### AIM OF THE EXERCISE:
Every line below that carries the word "does" needs to be copied.

### SOURCE DATA:
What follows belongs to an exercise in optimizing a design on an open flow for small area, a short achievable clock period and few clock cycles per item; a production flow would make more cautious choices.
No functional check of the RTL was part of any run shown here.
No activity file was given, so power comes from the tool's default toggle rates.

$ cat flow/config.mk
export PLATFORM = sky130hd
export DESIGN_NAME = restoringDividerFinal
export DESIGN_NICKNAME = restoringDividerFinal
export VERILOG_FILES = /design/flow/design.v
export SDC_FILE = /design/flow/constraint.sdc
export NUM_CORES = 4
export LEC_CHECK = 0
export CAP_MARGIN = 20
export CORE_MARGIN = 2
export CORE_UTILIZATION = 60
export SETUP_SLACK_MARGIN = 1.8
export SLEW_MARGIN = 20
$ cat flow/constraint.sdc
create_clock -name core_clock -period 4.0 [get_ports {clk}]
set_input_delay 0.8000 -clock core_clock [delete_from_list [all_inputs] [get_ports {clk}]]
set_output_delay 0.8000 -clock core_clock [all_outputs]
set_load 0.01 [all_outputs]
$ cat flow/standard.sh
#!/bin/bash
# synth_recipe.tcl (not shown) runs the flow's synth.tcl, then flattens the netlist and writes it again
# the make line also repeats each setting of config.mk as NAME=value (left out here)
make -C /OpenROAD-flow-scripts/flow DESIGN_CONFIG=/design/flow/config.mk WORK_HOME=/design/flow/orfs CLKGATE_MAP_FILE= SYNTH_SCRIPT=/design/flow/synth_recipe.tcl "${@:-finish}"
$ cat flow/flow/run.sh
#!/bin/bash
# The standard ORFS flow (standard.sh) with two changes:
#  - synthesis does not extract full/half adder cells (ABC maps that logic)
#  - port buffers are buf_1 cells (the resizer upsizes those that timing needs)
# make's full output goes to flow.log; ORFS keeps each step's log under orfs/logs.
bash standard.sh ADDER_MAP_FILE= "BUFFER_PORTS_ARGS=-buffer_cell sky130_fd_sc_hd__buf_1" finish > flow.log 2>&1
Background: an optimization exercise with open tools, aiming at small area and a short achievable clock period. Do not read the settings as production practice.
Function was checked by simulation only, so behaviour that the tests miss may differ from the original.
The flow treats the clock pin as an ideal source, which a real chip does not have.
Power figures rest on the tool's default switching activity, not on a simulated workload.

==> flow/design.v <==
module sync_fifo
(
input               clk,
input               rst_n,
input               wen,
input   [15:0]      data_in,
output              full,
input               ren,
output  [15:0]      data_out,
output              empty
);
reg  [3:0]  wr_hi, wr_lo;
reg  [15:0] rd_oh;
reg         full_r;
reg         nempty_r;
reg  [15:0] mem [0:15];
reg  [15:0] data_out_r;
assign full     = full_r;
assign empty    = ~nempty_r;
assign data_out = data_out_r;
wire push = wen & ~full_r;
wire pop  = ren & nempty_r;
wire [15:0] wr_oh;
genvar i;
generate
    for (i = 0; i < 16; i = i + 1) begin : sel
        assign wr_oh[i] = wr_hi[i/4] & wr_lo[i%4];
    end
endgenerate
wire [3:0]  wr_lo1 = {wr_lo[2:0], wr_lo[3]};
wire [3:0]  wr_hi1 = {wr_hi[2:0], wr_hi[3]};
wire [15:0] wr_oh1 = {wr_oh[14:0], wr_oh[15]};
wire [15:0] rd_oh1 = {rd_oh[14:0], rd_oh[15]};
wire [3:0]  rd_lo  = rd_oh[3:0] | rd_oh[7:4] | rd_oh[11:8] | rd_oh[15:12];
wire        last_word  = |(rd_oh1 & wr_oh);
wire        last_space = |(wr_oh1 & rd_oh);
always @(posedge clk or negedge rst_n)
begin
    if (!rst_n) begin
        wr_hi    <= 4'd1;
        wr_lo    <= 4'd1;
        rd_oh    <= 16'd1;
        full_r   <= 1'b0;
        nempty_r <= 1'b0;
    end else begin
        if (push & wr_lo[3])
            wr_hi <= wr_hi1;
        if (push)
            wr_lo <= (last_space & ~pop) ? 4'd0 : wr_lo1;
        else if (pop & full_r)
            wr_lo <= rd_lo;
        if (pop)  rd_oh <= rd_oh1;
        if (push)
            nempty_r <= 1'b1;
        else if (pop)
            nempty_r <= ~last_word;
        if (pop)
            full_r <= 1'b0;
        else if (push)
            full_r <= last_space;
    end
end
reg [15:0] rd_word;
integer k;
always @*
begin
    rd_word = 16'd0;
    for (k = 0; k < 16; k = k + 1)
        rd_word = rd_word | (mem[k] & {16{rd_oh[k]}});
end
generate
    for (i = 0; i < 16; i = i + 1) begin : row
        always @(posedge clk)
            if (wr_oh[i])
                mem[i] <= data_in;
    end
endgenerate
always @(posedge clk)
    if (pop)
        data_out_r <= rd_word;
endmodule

### ANSWER TO THIS EXERCISE:
#  - synthesis does not extract full/half adder cells (ABC maps that logic)
The flow treats the clock pin as an ideal source, which a real chip does not have.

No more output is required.